O’Sullivan et al.18 found in a competitive metacommunity assembly models a similar collection of macroecological patterns (SAD, range size distribution RSD and SAR) as we did, when regional diversity was near equilibrium. They refer to the work of McGill16 who analysed the assumptions underlying models of macroecological patterns and found that three key ingredients seem to be sufficient for such patterns to emerge. Those are a left skewed SAD, clumping of populations in space, and species distributions in space that are uncorrelated from other species spatial distributions. O’Sullivan et al.18 report that all three ingredients occur in their model and are shaped by regional diversity equilibrium. The closer the system to regional equilibrium the stronger are the observed key patterns (SAD, RSD, Spatial non-correlation). They relate their finding with the theory of ecological structural stability, which revolves around the dynamics on a regional scale. Our communities, in contrast, are trophic communities, operate always near local and regional species equilibrium, i.e. in the regime where O’Sullivan and coauthors18 find the most prominent form of the basic patterns. Comparing the patterns we observe, we also see SADs that are left skewed, and a local clumping of species. We did not analyse the spatial correlation between species. As we have trophic layers of species there will be some correlation between predators and their prey as they can only persist in a habitat if prey is present. In addition to the results obtained by O’Sullivan et al.18, we also derive liefetime distributions, i.e., a paleoecological pattern that also seem to be connected to the metacommunity dynamics.
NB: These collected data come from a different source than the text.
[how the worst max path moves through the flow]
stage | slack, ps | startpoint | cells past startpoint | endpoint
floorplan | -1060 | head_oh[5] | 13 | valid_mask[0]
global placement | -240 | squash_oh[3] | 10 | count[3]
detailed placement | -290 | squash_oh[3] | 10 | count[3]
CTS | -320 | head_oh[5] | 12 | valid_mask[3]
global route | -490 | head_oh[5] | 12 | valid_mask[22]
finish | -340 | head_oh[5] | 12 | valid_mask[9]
`src/rtl/put_sequencer.sv`:
```
// put_sequencer: issuing side of the accumulator put interface. Latches up to
// three operands on a request, emits them as one-cycle put beats (r0, r1, r2
// order), then waits for the accumulator's done acknowledge. The outcome is
// reported as a one-cycle done or err pulse.
module put_sequencer #(
    parameter int unsigned TIMEOUT = 16,
    parameter int unsigned CW      = 8
) (
    input  logic       clk,
    input  logic       reset,
    input  logic       start,
    input  logic [1:0] count,
    input  logic [7:0] op0,
    input  logic [7:0] op1,
    input  logic [7:0] op2,
    input  logic       hold,
    input  logic       acc_done,
    output logic       busy,
    output logic       put_flag,
    output logic [7:0] put_value,
    output logic       done,
    output logic       err
);

    typedef enum logic [1:0] {Idle, Issue, WaitAck} stateT;

    stateT         stateQ, stateD;
    logic [1:0]    idxQ, idxD;
    logic [1:0]    cntQ, cntD;
    logic [7:0]    op0Q, op0D;
    logic [7:0]    op1Q, op1D;
    logic [7:0]    op2Q, op2D;
    logic [CW-1:0] timerQ, timerD;
    logic          putFlagQ, putFlagD;
    logic [7:0]    putValueQ, putValueD;
    logic          doneQ, doneD;
    logic          errQ, errD;
    logic [7:0]    curOp;

    // State register; synchronous active-low reset clears everything.
    always_ff @(posedge clk) begin
        if (!reset) begin
            stateQ    <= Idle;
            idxQ      <= 2'd0;
            cntQ      <= 2'd0;
            op0Q      <= 8'd0;
            op1Q      <= 8'd0;
            op2Q      <= 8'd0;
            timerQ    <= '0;
            putFlagQ  <= 1'b0;
            putValueQ <= 8'd0;
            doneQ     <= 1'b0;
            errQ      <= 1'b0;
        end else begin
            stateQ    <= stateD;
            idxQ      <= idxD;
            cntQ      <= cntD;
            op0Q      <= op0D;
            op1Q      <= op1D;
            op2Q      <= op2D;
            timerQ    <= timerD;
            putFlagQ  <= putFlagD;
            putValueQ <= putValueD;
            doneQ     <= doneD;
            errQ      <= errD;
        end
    end

    // Next-state logic: request latch, beat issue, acknowledge wait and timeout.
    always_comb begin
        stateD    = stateQ;
        idxD      = idxQ;
        cntD      = cntQ;
        op0D      = op0Q;
        op1D      = op1Q;
        op2D      = op2Q;
        timerD    = timerQ;
        putFlagD  = 1'b0;
        putValueD = 8'd0;
        doneD     = 1'b0;
        errD      = 1'b0;

        case (idxQ)
            2'd0:    curOp = op0Q;
            2'd1:    curOp = op1Q;
            default: curOp = op2Q;
        endcase

        case (stateQ)
            Idle: begin
                if (start) begin
                    if (count == 2'd0) begin
                        errD = 1'b1;
                    end else begin
                        op0D   = op0;
                        op1D   = op1;
                        op2D   = op2;
                        cntD   = count;
                        idxD   = 2'd0;
                        stateD = Issue;
                    end
                end
            end
            Issue: begin
                if (!hold) begin
                    putFlagD  = 1'b1;
                    putValueD = curOp;
                    idxD      = idxQ + 2'd1;
                    if (idxQ == cntQ - 2'd1) begin
                        stateD = WaitAck;
                        timerD = '0;
                    end
                end
                // An acknowledge before all beats are out aborts the request;
                // a beat issued this same cycle still goes out.
                if (acc_done) begin
                    errD   = 1'b1;
                    idxD   = 2'd0;
                    stateD = Idle;
                end
            end
            WaitAck: begin
                if (acc_done) begin
                    doneD  = 1'b1;
                    stateD = Idle;
                end else if (timerQ == CW'(TIMEOUT - 1)) begin
                    errD   = 1'b1;
                    stateD = Idle;
                end else begin
                    timerD = timerQ + CW'(1);
                end
            end
            default: stateD = Idle;
        endcase
    end

    assign busy      = (stateQ != Idle);
    assign put_flag  = putFlagQ;
    assign put_value = putValueQ;
    assign done      = doneQ;
    assign err       = errQ;

endmodule
```
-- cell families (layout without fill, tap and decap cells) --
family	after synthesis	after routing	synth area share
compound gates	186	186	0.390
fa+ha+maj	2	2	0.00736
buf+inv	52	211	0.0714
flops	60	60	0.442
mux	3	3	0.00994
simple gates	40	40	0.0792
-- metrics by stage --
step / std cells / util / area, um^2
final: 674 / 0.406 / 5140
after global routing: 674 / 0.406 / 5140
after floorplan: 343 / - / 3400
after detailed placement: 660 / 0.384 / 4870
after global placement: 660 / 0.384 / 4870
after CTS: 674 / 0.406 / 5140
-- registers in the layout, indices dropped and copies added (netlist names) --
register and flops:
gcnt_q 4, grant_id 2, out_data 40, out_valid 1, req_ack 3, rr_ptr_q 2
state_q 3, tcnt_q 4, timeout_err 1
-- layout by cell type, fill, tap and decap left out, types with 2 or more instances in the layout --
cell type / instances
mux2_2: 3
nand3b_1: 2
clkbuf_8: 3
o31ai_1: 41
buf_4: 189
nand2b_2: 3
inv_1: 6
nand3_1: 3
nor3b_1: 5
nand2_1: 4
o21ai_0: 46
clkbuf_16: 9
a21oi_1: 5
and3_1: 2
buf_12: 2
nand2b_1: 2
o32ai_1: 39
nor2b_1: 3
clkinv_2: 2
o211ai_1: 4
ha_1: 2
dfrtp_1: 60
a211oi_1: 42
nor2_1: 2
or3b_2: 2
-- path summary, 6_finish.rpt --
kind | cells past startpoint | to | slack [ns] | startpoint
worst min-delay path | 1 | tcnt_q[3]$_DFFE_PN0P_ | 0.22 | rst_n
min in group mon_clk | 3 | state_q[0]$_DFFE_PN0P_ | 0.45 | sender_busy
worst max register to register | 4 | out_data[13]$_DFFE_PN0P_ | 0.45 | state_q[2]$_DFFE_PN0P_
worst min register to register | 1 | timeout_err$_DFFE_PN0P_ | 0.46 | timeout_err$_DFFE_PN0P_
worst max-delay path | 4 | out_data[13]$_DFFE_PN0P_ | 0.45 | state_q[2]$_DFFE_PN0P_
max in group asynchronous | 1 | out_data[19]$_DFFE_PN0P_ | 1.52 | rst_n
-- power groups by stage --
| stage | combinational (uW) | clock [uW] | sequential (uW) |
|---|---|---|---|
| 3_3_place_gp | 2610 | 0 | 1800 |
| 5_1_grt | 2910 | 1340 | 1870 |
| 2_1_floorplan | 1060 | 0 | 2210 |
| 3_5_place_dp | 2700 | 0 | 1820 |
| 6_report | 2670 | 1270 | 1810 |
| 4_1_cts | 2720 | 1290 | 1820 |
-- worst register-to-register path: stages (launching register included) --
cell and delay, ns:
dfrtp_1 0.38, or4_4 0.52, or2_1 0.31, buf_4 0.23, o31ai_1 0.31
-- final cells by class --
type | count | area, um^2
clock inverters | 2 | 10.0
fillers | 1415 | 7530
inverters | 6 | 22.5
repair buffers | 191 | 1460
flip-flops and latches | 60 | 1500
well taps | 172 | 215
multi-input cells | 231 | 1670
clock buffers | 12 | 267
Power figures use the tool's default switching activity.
### src/flat_wrapper.sv
// flat-port wrapper written by rule: the top's interface ports become plain ports
module pwm_duty_scheduler_flat 
#(
    parameter int CNT_W          = 8,
    parameter int RAMP_STEP      = 1,
    parameter int DEFAULT_PERIOD = 20,
    parameter int DEFAULT_DUTY   = 2
)
  (clk1ms, reset, bus_enable, bus_cfg_valid, bus_cfg_period, bus_cfg_duty, bus_cfg_ready, bus_pwm_out, bus_period_start, bus_state, bus_cur_duty);
  pwm_duty_scheduler_if #(.CNT_W(CNT_W)) bus_i ();
  input  logic clk1ms;
  input  logic reset;
  input wire logic [$bits(bus_i.enable)-1:0] bus_enable;
  input wire logic [$bits(bus_i.cfg_valid)-1:0] bus_cfg_valid;
  input wire logic [$bits(bus_i.cfg_period)-1:0] bus_cfg_period;
  input wire logic [$bits(bus_i.cfg_duty)-1:0] bus_cfg_duty;
  output wire logic [$bits(bus_i.cfg_ready)-1:0] bus_cfg_ready;
  output wire logic [$bits(bus_i.pwm_out)-1:0] bus_pwm_out;
  output wire logic [$bits(bus_i.period_start)-1:0] bus_period_start;
  output wire logic [$bits(bus_i.state)-1:0] bus_state;
  output wire logic [$bits(bus_i.cur_duty)-1:0] bus_cur_duty;
  assign bus_i.enable = bus_enable;
  assign bus_i.cfg_valid = bus_cfg_valid;
  assign bus_i.cfg_period = bus_cfg_period;
  assign bus_i.cfg_duty = bus_cfg_duty;
  assign bus_cfg_ready = bus_i.cfg_ready;
  assign bus_pwm_out = bus_i.pwm_out;
  assign bus_period_start = bus_i.period_start;
  assign bus_state = bus_i.state;
  assign bus_cur_duty = bus_i.cur_duty;
  pwm_duty_scheduler #(.CNT_W(CNT_W), .RAMP_STEP(RAMP_STEP), .DEFAULT_PERIOD(DEFAULT_PERIOD), .DEFAULT_DUTY(DEFAULT_DUTY)) u_core (.clk1ms(clk1ms), .reset(reset), .bus(bus_i));
endmodule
This might indicate that spatial non-correlation is not the most important factor in the mechanisms producing macroecological patterns.

To conclude, our evolutionary food web model produces empirically well studied ecological and paleological patterns. We thus are armed with a valuable tool to broaden our understanding of the mechanisms behind those patterns. Our findings that trophic position influences geographic range and lifetime of a species might motivate further work regarding the interplay of abiotic and trophic factors on range expansion on evolutionary time scales.

More generally, evolutionary models can assist us in forming a deeper knowledge of the processes that lead to what is remnant in fossils. As recently pointed out by Marshall46 in his fifth law of paleobiology, extinction erases information. It is a strength of evolutionary food web models that they allow us to study processes whose extent eludes direct observations.